### WHAT IS EXPECTED
Tally the lines below that contain "buffers". The number is the whole answer.

### RECORDS FOR PROCESSING
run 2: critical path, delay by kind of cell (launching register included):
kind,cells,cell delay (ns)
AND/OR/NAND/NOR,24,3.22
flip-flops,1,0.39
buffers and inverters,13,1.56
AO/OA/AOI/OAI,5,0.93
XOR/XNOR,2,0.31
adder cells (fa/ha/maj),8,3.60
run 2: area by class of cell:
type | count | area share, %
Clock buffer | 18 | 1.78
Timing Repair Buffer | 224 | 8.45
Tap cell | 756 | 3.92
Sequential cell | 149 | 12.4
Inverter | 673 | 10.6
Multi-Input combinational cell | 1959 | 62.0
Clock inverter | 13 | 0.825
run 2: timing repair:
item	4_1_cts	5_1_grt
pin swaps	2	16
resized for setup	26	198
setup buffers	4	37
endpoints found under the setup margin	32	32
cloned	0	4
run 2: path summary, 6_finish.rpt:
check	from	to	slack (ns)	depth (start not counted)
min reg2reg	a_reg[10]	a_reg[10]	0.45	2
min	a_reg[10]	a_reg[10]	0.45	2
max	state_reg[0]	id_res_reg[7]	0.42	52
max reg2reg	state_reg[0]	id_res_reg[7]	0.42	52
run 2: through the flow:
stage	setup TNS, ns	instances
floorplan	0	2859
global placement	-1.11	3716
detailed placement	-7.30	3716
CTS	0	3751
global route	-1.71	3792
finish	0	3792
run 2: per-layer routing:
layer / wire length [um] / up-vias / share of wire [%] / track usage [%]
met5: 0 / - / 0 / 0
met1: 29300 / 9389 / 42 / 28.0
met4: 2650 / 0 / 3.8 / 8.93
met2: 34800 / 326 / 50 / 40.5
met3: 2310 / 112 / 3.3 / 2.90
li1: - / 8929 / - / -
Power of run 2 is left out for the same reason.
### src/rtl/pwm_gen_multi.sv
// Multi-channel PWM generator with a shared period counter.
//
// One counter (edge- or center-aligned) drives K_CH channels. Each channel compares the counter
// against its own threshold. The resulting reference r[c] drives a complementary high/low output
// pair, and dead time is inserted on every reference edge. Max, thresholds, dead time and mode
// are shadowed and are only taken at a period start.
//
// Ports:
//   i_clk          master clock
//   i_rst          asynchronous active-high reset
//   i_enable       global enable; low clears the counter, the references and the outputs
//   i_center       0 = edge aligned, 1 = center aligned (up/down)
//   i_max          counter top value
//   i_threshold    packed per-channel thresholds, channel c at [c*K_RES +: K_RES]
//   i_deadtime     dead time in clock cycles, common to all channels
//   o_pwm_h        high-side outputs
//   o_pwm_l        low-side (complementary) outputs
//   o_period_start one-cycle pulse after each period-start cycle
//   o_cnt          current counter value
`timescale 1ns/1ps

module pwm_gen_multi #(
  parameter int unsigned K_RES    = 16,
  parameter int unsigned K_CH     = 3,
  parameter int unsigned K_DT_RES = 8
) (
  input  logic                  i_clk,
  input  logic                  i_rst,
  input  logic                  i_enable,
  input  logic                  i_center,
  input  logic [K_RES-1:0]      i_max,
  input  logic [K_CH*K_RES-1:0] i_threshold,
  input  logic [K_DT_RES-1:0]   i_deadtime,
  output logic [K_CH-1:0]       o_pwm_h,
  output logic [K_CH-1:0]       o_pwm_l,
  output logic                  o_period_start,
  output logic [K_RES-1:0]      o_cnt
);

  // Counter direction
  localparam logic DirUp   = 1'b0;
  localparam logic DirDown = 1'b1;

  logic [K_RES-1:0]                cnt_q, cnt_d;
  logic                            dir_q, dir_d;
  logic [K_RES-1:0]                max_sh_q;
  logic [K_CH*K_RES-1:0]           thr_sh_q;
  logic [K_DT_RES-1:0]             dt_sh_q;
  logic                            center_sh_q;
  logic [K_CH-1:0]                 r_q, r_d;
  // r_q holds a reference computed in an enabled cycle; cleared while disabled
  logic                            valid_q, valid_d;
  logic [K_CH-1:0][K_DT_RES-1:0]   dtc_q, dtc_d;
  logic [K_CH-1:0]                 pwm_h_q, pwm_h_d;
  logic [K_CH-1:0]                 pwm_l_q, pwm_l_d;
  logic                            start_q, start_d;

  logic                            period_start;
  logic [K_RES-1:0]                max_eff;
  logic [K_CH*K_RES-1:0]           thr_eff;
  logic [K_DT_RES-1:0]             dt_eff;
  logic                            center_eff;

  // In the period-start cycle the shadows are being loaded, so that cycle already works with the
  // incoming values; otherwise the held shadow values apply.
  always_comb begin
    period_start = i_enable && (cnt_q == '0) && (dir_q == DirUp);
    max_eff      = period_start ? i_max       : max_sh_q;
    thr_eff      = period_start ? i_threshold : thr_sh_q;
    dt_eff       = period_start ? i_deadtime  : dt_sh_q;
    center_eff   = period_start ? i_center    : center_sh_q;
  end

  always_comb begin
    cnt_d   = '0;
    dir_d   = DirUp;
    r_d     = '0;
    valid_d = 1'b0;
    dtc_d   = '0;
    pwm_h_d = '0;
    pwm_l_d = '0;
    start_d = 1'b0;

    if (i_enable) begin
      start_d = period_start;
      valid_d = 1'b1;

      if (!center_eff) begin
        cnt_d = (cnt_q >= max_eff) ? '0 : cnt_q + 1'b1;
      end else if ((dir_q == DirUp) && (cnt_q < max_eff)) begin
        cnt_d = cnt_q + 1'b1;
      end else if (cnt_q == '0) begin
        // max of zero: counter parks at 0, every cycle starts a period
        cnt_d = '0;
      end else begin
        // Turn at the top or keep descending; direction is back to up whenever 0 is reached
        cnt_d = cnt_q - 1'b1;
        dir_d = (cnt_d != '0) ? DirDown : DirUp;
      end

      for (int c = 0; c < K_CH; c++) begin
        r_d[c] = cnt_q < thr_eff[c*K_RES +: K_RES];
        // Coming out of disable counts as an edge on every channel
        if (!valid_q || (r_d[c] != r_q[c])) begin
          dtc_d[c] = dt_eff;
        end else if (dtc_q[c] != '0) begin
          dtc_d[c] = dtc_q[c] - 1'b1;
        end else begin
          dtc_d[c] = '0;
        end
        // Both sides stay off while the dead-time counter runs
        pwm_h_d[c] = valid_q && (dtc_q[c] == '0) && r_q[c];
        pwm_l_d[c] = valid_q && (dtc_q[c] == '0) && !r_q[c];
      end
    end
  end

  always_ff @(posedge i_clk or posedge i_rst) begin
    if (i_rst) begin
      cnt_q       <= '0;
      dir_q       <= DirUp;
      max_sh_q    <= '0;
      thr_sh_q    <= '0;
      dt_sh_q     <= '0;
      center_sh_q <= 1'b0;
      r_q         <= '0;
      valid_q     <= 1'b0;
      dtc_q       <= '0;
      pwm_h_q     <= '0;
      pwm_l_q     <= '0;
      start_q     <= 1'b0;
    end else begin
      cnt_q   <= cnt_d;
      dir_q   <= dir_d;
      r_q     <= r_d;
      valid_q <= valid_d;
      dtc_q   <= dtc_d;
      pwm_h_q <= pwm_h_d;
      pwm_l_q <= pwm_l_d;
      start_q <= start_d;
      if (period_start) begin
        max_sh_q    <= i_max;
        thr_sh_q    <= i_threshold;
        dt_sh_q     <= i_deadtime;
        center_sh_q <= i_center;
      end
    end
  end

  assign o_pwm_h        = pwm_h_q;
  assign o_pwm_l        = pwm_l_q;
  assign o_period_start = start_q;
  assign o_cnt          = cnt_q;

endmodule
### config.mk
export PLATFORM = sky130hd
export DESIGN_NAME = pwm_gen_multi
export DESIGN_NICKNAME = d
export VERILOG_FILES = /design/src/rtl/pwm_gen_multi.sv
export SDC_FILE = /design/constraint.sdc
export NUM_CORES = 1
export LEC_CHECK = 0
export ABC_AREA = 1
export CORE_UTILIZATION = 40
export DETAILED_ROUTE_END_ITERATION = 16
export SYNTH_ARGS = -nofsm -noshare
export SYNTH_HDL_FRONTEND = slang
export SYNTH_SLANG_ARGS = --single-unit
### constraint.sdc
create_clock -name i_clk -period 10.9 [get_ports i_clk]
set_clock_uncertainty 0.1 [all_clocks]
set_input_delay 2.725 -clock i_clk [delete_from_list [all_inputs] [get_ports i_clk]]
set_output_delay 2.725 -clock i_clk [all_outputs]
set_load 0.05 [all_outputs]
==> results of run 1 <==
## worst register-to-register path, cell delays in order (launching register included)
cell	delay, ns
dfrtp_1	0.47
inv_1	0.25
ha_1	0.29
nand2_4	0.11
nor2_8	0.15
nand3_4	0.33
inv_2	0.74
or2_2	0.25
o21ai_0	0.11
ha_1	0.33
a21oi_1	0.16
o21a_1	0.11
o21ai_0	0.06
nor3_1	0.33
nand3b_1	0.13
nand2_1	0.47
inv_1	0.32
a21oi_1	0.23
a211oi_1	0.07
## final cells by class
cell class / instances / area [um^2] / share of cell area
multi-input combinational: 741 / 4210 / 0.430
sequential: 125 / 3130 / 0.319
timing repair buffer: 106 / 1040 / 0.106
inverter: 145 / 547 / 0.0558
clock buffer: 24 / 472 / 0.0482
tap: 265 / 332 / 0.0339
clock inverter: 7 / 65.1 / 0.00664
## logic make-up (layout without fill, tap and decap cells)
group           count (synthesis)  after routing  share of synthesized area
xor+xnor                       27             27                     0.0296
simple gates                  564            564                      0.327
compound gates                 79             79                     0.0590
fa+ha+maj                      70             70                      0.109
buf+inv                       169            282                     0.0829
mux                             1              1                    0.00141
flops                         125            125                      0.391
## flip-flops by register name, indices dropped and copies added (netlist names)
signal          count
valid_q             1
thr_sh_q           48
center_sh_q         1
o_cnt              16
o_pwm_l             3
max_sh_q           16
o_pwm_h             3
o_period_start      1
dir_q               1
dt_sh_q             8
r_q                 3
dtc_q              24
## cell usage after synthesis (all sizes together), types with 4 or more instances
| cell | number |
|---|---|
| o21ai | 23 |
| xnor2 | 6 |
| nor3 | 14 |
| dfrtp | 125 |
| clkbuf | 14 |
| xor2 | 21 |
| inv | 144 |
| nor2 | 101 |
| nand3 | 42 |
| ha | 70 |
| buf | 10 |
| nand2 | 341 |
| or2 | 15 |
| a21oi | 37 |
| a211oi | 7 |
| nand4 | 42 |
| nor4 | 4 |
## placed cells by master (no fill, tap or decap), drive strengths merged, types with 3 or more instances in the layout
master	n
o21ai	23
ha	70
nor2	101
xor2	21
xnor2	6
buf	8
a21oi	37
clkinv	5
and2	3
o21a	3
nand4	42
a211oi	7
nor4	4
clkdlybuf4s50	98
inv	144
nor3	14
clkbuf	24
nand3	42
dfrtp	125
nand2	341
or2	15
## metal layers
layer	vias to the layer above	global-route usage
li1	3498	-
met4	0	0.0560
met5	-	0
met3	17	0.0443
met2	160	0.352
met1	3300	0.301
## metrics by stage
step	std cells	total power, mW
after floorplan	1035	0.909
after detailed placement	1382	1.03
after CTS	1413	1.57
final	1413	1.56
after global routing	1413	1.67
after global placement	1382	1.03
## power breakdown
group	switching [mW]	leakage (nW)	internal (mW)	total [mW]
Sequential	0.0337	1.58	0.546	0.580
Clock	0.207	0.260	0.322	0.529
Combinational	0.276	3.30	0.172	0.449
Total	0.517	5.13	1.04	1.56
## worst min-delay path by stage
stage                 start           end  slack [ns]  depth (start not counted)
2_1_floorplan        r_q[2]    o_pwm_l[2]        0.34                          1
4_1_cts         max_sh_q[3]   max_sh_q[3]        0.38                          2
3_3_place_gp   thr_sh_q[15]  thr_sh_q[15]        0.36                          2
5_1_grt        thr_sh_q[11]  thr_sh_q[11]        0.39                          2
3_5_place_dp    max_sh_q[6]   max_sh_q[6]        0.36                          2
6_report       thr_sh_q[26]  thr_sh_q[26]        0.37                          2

### EXPECTED ANSWER
2